The third factor that ensured participants’ safety was the use of break periods, which allowed for recovery of skin temperature towards a baseline level between stimulation blocks. The fourth factor that ensured the safety of this design was that the ink markings used in this study were small dots made with a 0.4 mm-diameter pen. As such, the blackened skin area constituted a very small fraction of the area over which the laser stimulus was delivered (mark diameter 0.4 mm; beam diameter 3.5 mm), probably resulting in a differential heating effect over the area of surface exposed to the beam. Blackened skin is expected to absorb Nd:YAP laser more superficially, leading to quicker absorption and dissipation of heat, and more selective activation of Aδ fibres than would be expected in un-blackened skin (Leandri et al., 2006). In this study, the rate at which skin temperature recovered from laser stimulation was likely linked to the comparatively small area over which the skin was blackened. Any future work based on this report will need to consider these four factors in order to achieve equivalent safety.

Limitations

This report provides safe parameters for Nd:YAP laser stimulation using a 3.5 mm spot diameter. Further work would be required to determine safe parameters for other spot sizes, because the area over which the stimulus is delivered affects the extent of skin heating. If researchers require moment-by-moment information on skin temperature changes, real-time thermal imaging will be necessary. We used imaging before and after blocks, and are therefore unable to provide data on skin temperature between stimuli within a block.
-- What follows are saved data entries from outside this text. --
<file path="config.mk">
export PLATFORM = sky130hd
export DESIGN_NAME = alu_resp_unit
export DESIGN_NICKNAME = d
export VERILOG_FILES = /design/src/rtl/alu_resp_unit.sv
export SDC_FILE = /design/constraint.sdc
export NUM_CORES = 1
export LEC_CHECK = 0
export ABC_CLOCK_PERIOD_IN_PS = 5900
export CAP_MARGIN = 15
export CORE_MARGIN = 4
export CORE_UTILIZATION = 46
export DETAILED_ROUTE_END_ITERATION = 8
export PLACE_DENSITY = 0.68
export SLEW_MARGIN = 10
export SYNTH_ARGS = -nofsm -noshare
export SYNTH_HDL_FRONTEND = slang
export SYNTH_SLANG_ARGS = --single-unit
export TNS_END_PERCENT = 1
</file>
<file path="constraint.sdc">
create_clock -name clk -period 5.9 [get_ports clk]
set_input_delay 1.18 -clock clk [delete_from_list [all_inputs] [get_ports clk]]
set_output_delay 1.18 -clock clk [all_outputs]
set_load 0.02 [all_outputs]
</file>
<file path="src/rtl/alu_resp_unit.sv">
// ALU responder: computes {result, zero} per accepted request and returns them in order through a small FIFO.
// Optional build macro ALU_RSP_CHECK_EN adds req_exp, rsp_err and err_cnt for on-chip result checking.
module alu_resp_unit #(
    parameter int DEPTH = 2,
    parameter int CNT_W = 11
) (
    input  logic             clk,
    input  logic             reset,
    input  logic             req_valid,
    output logic             req_ready,
    input  logic [3:0]       req_op,
    input  logic [31:0]      req_a,
    input  logic [31:0]      req_b,
`ifdef ALU_RSP_CHECK_EN
    input  logic [31:0]      req_exp,
    output logic             rsp_err,
    output logic [CNT_W-1:0] err_cnt,
`endif
    output logic             rsp_valid,
    input  logic             rsp_ready,
    output logic [31:0]      rsp_result,
    output logic             rsp_zero,
    output logic [CNT_W-1:0] rsp_cnt
);

    localparam int PTR_W = $clog2(DEPTH);
    localparam int CW    = PTR_W + 1;
    localparam logic [CW-1:0] FULL_CNT = CW'(DEPTH);
`ifdef ALU_RSP_CHECK_EN
    localparam int ENT_W = 65;
`else
    localparam int ENT_W = 33;
`endif

    typedef enum logic [1:0] {IDLE, BUSY, FULL} state_t;

    state_t           state;
    logic [PTR_W-1:0] wr_ptr;
    logic [PTR_W-1:0] rd_ptr;
    logic [CW-1:0]    count;
    logic [CW-1:0]    count_next;
    logic [ENT_W-1:0] mem [DEPTH];
    logic [ENT_W-1:0] last_q;
    logic [ENT_W-1:0] wr_entry;
    logic [ENT_W-1:0] head;
    logic [31:0]      alu_res;
    logic             alu_zero;
    logic             push;
    logic             pop;

    // ALU: undefined opcodes fall through to zero
    always_comb begin
        alu_res = '0;
        case (req_op)
            4'b0000: alu_res = req_a & req_b;
            4'b0001: alu_res = req_a | req_b;
            4'b0010: alu_res = req_a + req_b;
            4'b0011: alu_res = req_a ^ req_b;
            4'b0100: alu_res = ~(req_a | req_b);
            4'b1010: alu_res = req_a - req_b;
            4'b1011: alu_res = {31'b0, ($signed(req_a) < $signed(req_b))};
            default: alu_res = '0;
        endcase
    end

    assign alu_zero = (alu_res == 32'h0);

`ifdef ALU_RSP_CHECK_EN
    assign wr_entry = {req_exp, alu_zero, alu_res};
`else
    assign wr_entry = {alu_zero, alu_res};
`endif

    assign req_ready = (state != FULL);
    assign rsp_valid = (state != IDLE);
    assign push      = req_valid & req_ready;
    assign pop       = rsp_valid & rsp_ready;

    always_comb begin
        count_next = count;
        case ({push, pop})
            2'b10:   count_next = count + CW'(1);
            2'b01:   count_next = count - CW'(1);
            default: count_next = count;
        endcase
    end

    // NOTE: storage is not reset; pointers and state alone decide which entries are live.
    always_ff @(posedge clk) begin
        if (push) mem[wr_ptr] <= wr_entry;
    end

    // Empty FIFO presents the last popped entry rather than a stale slot.
    assign head       = mem[rd_ptr];
    assign rsp_result = (state == IDLE) ? last_q[31:0] : head[31:0];
    assign rsp_zero   = (state == IDLE) ? last_q[32]   : head[32];

`ifdef ALU_RSP_CHECK_EN
    logic [31:0] exp_head;
    assign exp_head = (state == IDLE) ? last_q[64:33] : head[64:33];
    assign rsp_err  = (rsp_result != exp_head) || (rsp_zero != (exp_head == 32'h0));

    always_ff @(posedge clk) begin
        if (reset)
            err_cnt <= '0;
        else if (pop && rsp_err)
            err_cnt <= err_cnt + CNT_W'(1);
    end
`endif

    // Status FSM plus pointers, occupancy and the consumed-response counter
    always_ff @(posedge clk) begin
        if (reset) begin
            state   <= IDLE;
            wr_ptr  <= '0;
            rd_ptr  <= '0;
            count   <= '0;
            rsp_cnt <= '0;
            last_q  <= ENT_W'(33'h1_0000_0000);
        end else begin
            if (push) wr_ptr <= wr_ptr + PTR_W'(1);
            if (pop) begin
                rd_ptr  <= rd_ptr + PTR_W'(1);
                rsp_cnt <= rsp_cnt + CNT_W'(1);
                last_q  <= head;
            end
            count <= count_next;
            if (count_next == '0)
                state <= IDLE;
            else if (count_next == FULL_CNT)
                state <= FULL;
            else
                state <= BUSY;
        end
    end

endmodule

</file>
# --- Word level (Yosys, flattened, before mapping) ---
# Memory sizes are Yosys's and may differ from the RTL's. A register that Yosys moved wholly into a read port is not among the register bits.
# Index checks and enable logic that the tools add are counted.
# W data, S select, Z words.
classes:
  addsub: 7
  order_cmp: 1
  eq_ne: 10
  mux: 9
  n_bitwise: 6
  n_reduce_logical: 6
ops:
  columns: ["cell", "n"]
  rows:
  - ["$pmux W32 S7", 1]
  - ["$add A32 B32 Y32", 1]
  - ["$and A32 B32 Y32", 1]
  - ["$logic_not A32 Y1", 1]
  - ["$lt A32 B32 Y1", 1]
  - ["$mux W32", 1]
  - ["$not A32 Y32", 1]
  - ["$or A32 B32 Y32", 1]
  - ["$sub A32 B32 Y32", 1]
  - ["$xor A32 B32 Y32", 1]
  - ["$add A11 B1 Y11 const B", 1]
  - ["$eq A4 B2 Y1 const B", 2]
  - ["$eq A4 B4 Y1 const B", 2]
  - ["$mux W1", 5]
  - ["$eq A2 B2 Y1 const B", 2]
  - ["$eq A4 B1 Y1 const B", 1]
  - ["$eq A4 B3 Y1 const B", 1]
  - ["$logic_not A2 Y1", 2]
  - ["$logic_not A4 Y1", 1]
  - ["$pmux W2 S2", 1]
  - ["$add A1 B1 Y1 const B", 2]
  - ["$add A2 B1 Y2 const B", 1]
  - ["$and A1 B1 Y1", 2]
  - ["$eq A2 B1 Y1 const B", 1]
  - ["5 further kinds", 5]
totals:
  register_bits: 50
  mem_bits_rw: 66
  input_bits: 72
  out_inout_bits: 46
  wordCells: 46
  memories: 1
mem_list:
  columns: ["memory", "depth", "width", "rd", "rd_clocked_by_memory_dff", "write_ports", "line_no", "rtl"]
  rows:
  - ["mem", 2, 33, 1, 1, 1, "42", "logic [ENT_W-1:0] mem [DEPTH];"]

# --- Depth between registers and ports, before layout ---
depth:
  depth_word: 6
  mapped_depth: 15
  depth_no_buf: 15

# --- Worst setup path after synthesis ---
# No wires, ideal clock.
synth_timing:
  path_kind: "input to register"
  start: "input port req_a[0]"
  end: "memory mem[0][32], data pin"
  setup_time_ns: 0.182
  arrival_ns: 3.901
  t_required_ns: 5.718
  slack_ns: 1.817
  path_stages: 14
  path_buffers: 0
  cell_sequence: "inv_1 -> ha_1 -> inv_1 -> fa_1 -> nand2b_4 -> a2111o_1 -> a21o_4 -> o2111a_1 -> or2_1 -> a221oi_2 -> a21oi_2 -> nor4_2 -> nand3_1 -> nor4_2"
synth_between:
  word_cells_on_any_way: 9
  cone_classes: "add/sub (2); order compare (1); mux (1); bitwise (4); reduce/logical (1)"
synth_rtl:
  columns: ["element", "line_no", "rtl"]
  rows:
  - ["start, declared", "12", "input logic [31:0] req_a,"]
  - ["$sub A32 B32 Y32 / $add A32 B32 Y32 (equally long branches)", "60, 57", null]
  - ["$pmux W32 S7 (*)", "54", "case (req_op)"]
  - ["named net alu_res[22]", "46", "logic [31:0] alu_res;"]
  - ["$logic_not A32 Y1 (*)", "66", "assign alu_zero = (alu_res == 32'h0);"]
  - ["named net alu_zero", "47", "logic alu_zero;"]
  - ["end, declared", "42", null]
# Mark *: on every way through the listed nets, which the timed path passes. The rest lies on a longest branch.

# --- Worst setup path after layout ---
layout_timing:
  start: "input port req_a[10]"
  end: "memory mem[0][32], data pin"
# Same word-level chain as after synthesis.

==> flow_summary.toml <==
[run_status]
outcome = "complete, no violations"

[placement]
numPortBuffers = 117
routabilityCongestion = 0.978
place_hpwl_um = 23900
placed_cell_area_um2 = 11600

[sta]
max_freq_mhz = 201
finalCriticalPeriod_ps = 4980
worst_pin_slew_ps = 1050
setup_tns_ps = 0
slew_viol_final = 0
clock-skew-final_ps = 7.92
finalSetupViolations = 0
rsz0062_at_grt = "false"
hold_viol = 0
min_period_over_period = 0.844
relSlewSlack = 0.299

[synth]
postSynth.asyncResetShare = 0
synth.yosys.warnings = 0
synth_top_family_by_area = "compound AO/OA/AOI/OAI gates"
yosysTopAreaCell = "edfxtp_1"
synth-main-ff-cell = "edfxtp_1"
post-synth-top-area-fraction = 0.193
synthTopCellsByArea = "edfxtp_1 19%, ha_1 12%, dfxtp_1 10%"
synth_common_cells = "179 x nor2_1, 103 x a21oi_1, 101 x ha_1"
synthAdderAreaFrac = 0.127
yosysSeqAreaShare = 0.293
syn_avg_cell_area_um2 = 8.10
synthSimpleGateAreaFrac = 0.202
syn_inst = 1265
ys_ff_latch = 117
synth-edff-count = 66
syn_area_um2 = 10300
synthXorXnorAreaFrac = 0.00940
synth_fp_nets = 1440
synth-compound-area-share = 0.260
synth_most_common_cell = "nor2_1"
synthMuxAreaShare = 0.0423
synth_cell_types = 93

[pwr]
peakVddDrop_mv = 0.250
switchingPower_w = 0.00157
p_sw_frac = 0.387
powerDensity_nw_per_um2 = 333
clockPowerShare = 0.242
comb_power_share = 0.474
internal_power_w = 0.00249
p_leak_nw = 4.91
p_total_w = 0.00405
pwr-share-seq = 0.285

[min_path]
hp-class = "reg2reg"

[grt]
grt_pass1_vias = 9175
antenna_found_initial = 0
gr-total-overflow = 0
grt_first_pass_wirelength_um = 48800
gr-usage-all-layers = 0.245
grt_max_degree = 69

[finish]
fin_util = 0.557
drive_above_1_share = 0.0613
n_antenna_cell = 0
fillers = 2075
syn2layout_area_growth_pct = 18.8
final_nets = 1517
final_cell_area_um2 = 12200

[critical_path]
cp.required_ps = 6100
crit_path_start_kind = "primary input"
path_cells = "clkdlybuf4s50_1, inv_1, ha_1, nor4_1, nand3_1, a21oi_1, o211ai_1, a31o_2, o21ai_0, mux2i_1, o2bb2ai_1, nor4_4, nand3_1, nor4_2"
crit_arrival_ps = 5180
crit_path_max_fanout = 14
critPathTopFamily = "simple AND/OR/NAND/NOR gates"
end_kind = "flip-flop"
crit_type = "in2reg"
r2r_slack_ps = 3130
critPathSlowestCell = "nor4_1"
cpMostUsedCell = "nand3_1"
max_stage_delay_ps = 610
crit_buf_inv = 2

[routing]
drtIter0Drc = 1013
antenna_left = 0
drt_wl_total_um = 31300
vias = 9863
vias_per_cell = 6.03
routedWlPerCell_um = 19.1
remaining_drc_errors = 0
first_pass_iters = 5

[floorplanning]
initial_utilization = 0.468
chipHeight_um = 157
core_area_um2 = 21900
die-area_um2 = 24700
core.rowCount = 54
pin_count = 118
die_x_um = 157

[cts]
clk_pin_slew_worst_paths_ps = 50
cts_setup_buffers = 0
insertion_delay_ps = 400
hold_buffers = 0
cts_tree = "built"
htree_levels = 4
root_buffer = "clkbuf_16"
cts_buffer_depth = 2
cts_buffers = 17
clkSinkCount = 117
ctsResizeCount = 0

[flow_run]
drv_cap = 0
## routing by layer
layer | GRT usage | share of wire | vias up
met5 | 0 | 0 | -
met4 | 0.0578 | 0.016 | 0
met3 | 0.0371 | 0.083 | 31
met2 | 0.391 | 0.45 | 450
met1 | 0.352 | 0.45 | 4607
li1 | - | - | 4775
## path summary, 6_finish.rpt
check / from / end / cells past startpoint
max reg2reg: state[1]$_SDFF_PP0_ / state[1]$_SDFF_PP0_ / 7
min: last_q[32]$_SDFFE_PP1P_ / last_q[32]$_SDFFE_PP1P_ / 1
max: req_a[10] / mem[0][32]$_DFFE_PP_ / 14
min reg2reg: last_q[32]$_SDFFE_PP1P_ / last_q[32]$_SDFFE_PP1P_ / 1
## per-stage QoR
step	hold slack, ps	setup WS (ps)	instances
after global routing	495	683	1635
after floorplan	436	1820	1265
after global placement	450	598	1603
after detailed placement	459	540	1603
after CTS	471	953	1635
final	470	921	1635
## cells by family after synthesis
family,Yosys count
flip-flops,117
AND/OR/NAND/NOR,433
multiplexers,43
XOR/XNOR,11
adder cells (fa/ha/maj),103
AO/OA/AOI/OAI,385
buffers and inverters,173
## registers in the layout (all words and copies together), names as in the netlist, named ones only
register  cells
mem          66
rsp_cnt      11
rd_ptr        1
count         2
wr_ptr        1
state         2
last_q       33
A reasonable concern about this report is that we did not personally reassess participants’ skin condition in the days following the procedure. It is possible that participants developed delayed signs of skin damage, particularly considering that any strongly absorbent regions of tissue could be subject to greater risk of heat-induced damage due to an unequal heating effect. However, participants were explicitly asked to report any signs of skin damage, and we received no such reports. Furthermore, the intensity limit of 2 J was established on the basis of pilot testing that showed no skin damage in pilot participants, according to visual assessments made immediately after the procedure and in the following days. We are therefore confident that the parameters presented here did not result in visible skin damage in this group of 28 participants.

Conclusion

This procedure offers parameters for safe and effective experimentation using Nd:YAP laser and black ink skin markings when delivering stimuli to the back and the forearm of healthy participants and participants with chronic back pain.

Supplemental Information

Raw data on skin temperature in all participants

Average temperature data for healthy (denoted 0) and CLBP (denoted 1) at pre-block and post-block testing, for 3 blocks.